• [TASK INSTRUCTIONS] Among the entries that follow, the required portion opens with the line containing "Area Overhead vs" and closes with the line containing "Asr flop ratio". Give that portion again exactly, and nothing else.

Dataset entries
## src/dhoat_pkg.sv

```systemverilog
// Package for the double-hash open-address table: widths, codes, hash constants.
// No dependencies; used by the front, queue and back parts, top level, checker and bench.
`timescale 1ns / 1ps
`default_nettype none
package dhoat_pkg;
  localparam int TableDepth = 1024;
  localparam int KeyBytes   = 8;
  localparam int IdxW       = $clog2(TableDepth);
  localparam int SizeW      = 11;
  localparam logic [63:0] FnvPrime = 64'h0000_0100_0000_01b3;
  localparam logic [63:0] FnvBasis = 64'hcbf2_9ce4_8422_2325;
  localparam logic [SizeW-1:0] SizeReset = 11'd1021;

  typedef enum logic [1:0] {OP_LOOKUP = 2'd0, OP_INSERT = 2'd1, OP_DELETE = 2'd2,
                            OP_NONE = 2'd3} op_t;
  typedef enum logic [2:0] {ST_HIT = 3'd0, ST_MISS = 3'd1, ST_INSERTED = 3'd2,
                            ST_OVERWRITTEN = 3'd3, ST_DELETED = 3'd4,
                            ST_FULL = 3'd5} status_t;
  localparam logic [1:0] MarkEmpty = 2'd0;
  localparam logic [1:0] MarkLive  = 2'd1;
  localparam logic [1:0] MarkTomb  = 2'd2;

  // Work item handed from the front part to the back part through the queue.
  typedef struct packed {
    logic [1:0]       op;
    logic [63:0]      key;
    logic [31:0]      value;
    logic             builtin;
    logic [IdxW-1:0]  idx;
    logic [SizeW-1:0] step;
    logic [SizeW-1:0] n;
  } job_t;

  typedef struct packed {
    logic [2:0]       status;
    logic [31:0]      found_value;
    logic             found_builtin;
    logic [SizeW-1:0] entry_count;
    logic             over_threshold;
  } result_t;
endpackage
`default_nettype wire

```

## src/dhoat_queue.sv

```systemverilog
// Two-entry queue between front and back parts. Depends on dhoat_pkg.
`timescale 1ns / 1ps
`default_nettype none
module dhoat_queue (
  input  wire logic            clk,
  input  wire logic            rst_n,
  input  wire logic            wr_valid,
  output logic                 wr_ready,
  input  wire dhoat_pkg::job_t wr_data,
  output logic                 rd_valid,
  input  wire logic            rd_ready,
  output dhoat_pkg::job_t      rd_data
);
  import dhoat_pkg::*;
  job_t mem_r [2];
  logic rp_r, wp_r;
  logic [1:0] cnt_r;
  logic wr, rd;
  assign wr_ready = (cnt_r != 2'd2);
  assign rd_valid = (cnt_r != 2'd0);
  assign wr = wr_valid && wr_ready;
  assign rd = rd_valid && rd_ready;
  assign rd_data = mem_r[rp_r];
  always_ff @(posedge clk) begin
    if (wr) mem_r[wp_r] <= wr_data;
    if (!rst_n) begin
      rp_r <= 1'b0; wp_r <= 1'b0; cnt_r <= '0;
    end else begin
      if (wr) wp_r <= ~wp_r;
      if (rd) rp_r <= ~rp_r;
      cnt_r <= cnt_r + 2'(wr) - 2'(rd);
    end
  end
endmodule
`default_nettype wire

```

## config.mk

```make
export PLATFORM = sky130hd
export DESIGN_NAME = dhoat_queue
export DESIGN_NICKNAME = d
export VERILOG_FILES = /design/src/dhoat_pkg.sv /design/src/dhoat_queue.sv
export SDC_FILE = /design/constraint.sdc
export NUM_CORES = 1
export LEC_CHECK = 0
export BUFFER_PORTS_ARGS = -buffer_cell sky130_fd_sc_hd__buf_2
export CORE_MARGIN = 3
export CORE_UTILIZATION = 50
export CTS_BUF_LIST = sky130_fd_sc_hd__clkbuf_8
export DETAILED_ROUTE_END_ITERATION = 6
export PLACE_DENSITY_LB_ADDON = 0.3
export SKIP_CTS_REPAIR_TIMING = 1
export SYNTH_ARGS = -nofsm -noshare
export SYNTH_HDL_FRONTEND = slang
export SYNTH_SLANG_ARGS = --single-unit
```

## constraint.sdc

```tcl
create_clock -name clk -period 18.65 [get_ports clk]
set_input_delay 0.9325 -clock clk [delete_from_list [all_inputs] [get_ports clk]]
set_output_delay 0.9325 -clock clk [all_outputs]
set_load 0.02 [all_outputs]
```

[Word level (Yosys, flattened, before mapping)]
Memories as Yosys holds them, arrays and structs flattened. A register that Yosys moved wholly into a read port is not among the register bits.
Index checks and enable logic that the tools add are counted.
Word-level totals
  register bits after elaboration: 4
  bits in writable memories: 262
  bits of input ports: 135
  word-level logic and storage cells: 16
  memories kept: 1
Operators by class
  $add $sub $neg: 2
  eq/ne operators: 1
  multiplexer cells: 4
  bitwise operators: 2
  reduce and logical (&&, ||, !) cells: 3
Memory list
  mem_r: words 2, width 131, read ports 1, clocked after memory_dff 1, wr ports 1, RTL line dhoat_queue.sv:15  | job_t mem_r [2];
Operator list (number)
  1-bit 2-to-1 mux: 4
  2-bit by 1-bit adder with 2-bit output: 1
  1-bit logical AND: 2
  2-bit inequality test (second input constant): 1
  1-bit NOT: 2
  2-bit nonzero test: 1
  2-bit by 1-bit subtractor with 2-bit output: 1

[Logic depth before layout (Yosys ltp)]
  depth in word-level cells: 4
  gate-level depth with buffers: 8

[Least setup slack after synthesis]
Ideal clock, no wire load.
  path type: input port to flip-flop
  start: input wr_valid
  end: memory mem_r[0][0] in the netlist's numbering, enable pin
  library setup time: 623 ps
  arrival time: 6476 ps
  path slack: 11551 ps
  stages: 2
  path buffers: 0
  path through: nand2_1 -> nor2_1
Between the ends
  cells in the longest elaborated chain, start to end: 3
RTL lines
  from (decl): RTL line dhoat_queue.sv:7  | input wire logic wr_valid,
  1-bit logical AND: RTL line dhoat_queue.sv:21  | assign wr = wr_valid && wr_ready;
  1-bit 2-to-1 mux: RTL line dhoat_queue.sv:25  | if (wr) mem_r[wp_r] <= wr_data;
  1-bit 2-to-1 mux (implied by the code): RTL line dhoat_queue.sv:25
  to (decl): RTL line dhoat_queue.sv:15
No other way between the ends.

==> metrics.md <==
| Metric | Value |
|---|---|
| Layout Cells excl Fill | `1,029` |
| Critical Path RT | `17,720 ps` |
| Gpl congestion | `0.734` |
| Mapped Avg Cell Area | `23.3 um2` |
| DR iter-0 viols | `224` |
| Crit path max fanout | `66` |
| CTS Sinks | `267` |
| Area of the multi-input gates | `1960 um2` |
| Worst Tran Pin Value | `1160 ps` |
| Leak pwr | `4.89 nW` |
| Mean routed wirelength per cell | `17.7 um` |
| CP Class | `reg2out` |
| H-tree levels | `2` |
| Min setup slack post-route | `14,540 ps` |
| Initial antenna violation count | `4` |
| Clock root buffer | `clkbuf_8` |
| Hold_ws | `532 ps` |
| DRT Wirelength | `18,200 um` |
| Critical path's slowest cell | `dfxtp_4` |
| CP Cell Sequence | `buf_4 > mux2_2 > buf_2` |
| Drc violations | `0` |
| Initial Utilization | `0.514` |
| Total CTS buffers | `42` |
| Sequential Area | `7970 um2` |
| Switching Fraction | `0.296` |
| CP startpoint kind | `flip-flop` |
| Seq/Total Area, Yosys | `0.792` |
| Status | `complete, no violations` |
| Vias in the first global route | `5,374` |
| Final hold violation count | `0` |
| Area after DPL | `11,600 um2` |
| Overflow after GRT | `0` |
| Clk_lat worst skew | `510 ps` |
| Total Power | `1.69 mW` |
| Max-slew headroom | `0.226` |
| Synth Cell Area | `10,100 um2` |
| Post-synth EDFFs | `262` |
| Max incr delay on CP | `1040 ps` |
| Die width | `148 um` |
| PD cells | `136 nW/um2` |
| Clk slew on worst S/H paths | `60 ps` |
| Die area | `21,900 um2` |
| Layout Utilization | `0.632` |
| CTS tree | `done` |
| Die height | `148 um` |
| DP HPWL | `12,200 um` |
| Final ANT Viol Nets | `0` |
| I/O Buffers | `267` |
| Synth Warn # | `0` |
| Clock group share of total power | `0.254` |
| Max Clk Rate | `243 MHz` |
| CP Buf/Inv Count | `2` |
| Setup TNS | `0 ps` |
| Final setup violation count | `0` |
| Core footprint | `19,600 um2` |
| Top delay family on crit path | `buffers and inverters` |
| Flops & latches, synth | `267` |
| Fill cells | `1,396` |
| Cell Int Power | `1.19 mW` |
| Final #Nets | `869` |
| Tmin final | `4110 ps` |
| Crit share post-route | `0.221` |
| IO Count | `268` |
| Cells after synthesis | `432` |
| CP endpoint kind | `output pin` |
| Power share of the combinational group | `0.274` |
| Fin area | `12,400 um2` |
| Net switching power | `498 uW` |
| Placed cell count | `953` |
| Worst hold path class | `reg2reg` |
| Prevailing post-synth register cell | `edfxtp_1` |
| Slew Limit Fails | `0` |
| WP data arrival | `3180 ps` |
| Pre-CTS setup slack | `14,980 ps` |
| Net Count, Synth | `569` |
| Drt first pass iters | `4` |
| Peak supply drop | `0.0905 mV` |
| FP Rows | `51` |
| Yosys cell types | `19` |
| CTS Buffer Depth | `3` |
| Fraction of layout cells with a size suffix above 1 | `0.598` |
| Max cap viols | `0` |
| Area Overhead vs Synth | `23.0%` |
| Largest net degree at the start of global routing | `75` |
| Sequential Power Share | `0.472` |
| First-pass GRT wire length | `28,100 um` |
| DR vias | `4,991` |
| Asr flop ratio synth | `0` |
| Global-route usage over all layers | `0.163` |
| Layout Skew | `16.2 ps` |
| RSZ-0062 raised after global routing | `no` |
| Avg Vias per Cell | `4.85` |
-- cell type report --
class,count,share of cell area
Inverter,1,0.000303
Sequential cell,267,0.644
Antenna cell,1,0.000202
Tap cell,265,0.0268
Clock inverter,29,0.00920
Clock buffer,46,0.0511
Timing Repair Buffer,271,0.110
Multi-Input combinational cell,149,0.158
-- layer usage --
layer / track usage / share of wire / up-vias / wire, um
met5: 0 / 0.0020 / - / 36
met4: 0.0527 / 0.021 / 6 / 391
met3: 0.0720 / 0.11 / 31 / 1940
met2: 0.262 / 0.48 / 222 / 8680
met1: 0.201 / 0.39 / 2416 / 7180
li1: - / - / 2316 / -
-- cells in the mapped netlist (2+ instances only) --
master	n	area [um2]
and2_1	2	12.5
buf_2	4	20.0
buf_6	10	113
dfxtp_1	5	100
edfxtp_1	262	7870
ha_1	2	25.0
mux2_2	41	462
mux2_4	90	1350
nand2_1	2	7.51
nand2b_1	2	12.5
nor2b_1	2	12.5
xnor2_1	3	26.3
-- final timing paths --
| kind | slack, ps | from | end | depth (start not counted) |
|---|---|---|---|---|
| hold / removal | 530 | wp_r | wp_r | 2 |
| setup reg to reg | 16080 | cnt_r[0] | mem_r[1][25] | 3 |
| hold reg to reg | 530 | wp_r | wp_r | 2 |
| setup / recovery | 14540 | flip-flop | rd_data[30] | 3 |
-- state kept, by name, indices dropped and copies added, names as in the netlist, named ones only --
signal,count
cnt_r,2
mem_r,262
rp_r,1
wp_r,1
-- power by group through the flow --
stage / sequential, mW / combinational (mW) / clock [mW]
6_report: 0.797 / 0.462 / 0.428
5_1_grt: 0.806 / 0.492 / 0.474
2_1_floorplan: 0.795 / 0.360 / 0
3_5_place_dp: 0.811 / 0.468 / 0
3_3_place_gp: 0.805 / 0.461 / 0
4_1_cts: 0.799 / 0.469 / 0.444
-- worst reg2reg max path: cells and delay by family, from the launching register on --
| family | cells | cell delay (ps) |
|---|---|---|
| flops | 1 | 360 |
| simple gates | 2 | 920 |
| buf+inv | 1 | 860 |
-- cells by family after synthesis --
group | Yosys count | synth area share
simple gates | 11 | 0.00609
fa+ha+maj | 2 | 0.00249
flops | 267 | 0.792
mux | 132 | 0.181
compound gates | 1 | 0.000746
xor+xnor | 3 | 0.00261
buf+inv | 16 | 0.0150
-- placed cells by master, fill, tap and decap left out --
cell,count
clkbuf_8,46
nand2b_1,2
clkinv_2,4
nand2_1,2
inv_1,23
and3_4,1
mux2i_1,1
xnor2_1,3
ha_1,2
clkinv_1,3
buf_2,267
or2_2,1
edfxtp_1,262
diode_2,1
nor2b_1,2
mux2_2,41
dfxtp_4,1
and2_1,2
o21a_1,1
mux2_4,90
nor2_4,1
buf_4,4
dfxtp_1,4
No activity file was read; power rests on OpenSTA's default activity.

• [SOLUTION]
| Area Overhead vs Synth | `23.0%` |
| Largest net degree at the start of global routing | `75` |
| Sequential Power Share | `0.472` |
| First-pass GRT wire length | `28,100 um` |
| DR vias | `4,991` |
| Asr flop ratio synth | `0` |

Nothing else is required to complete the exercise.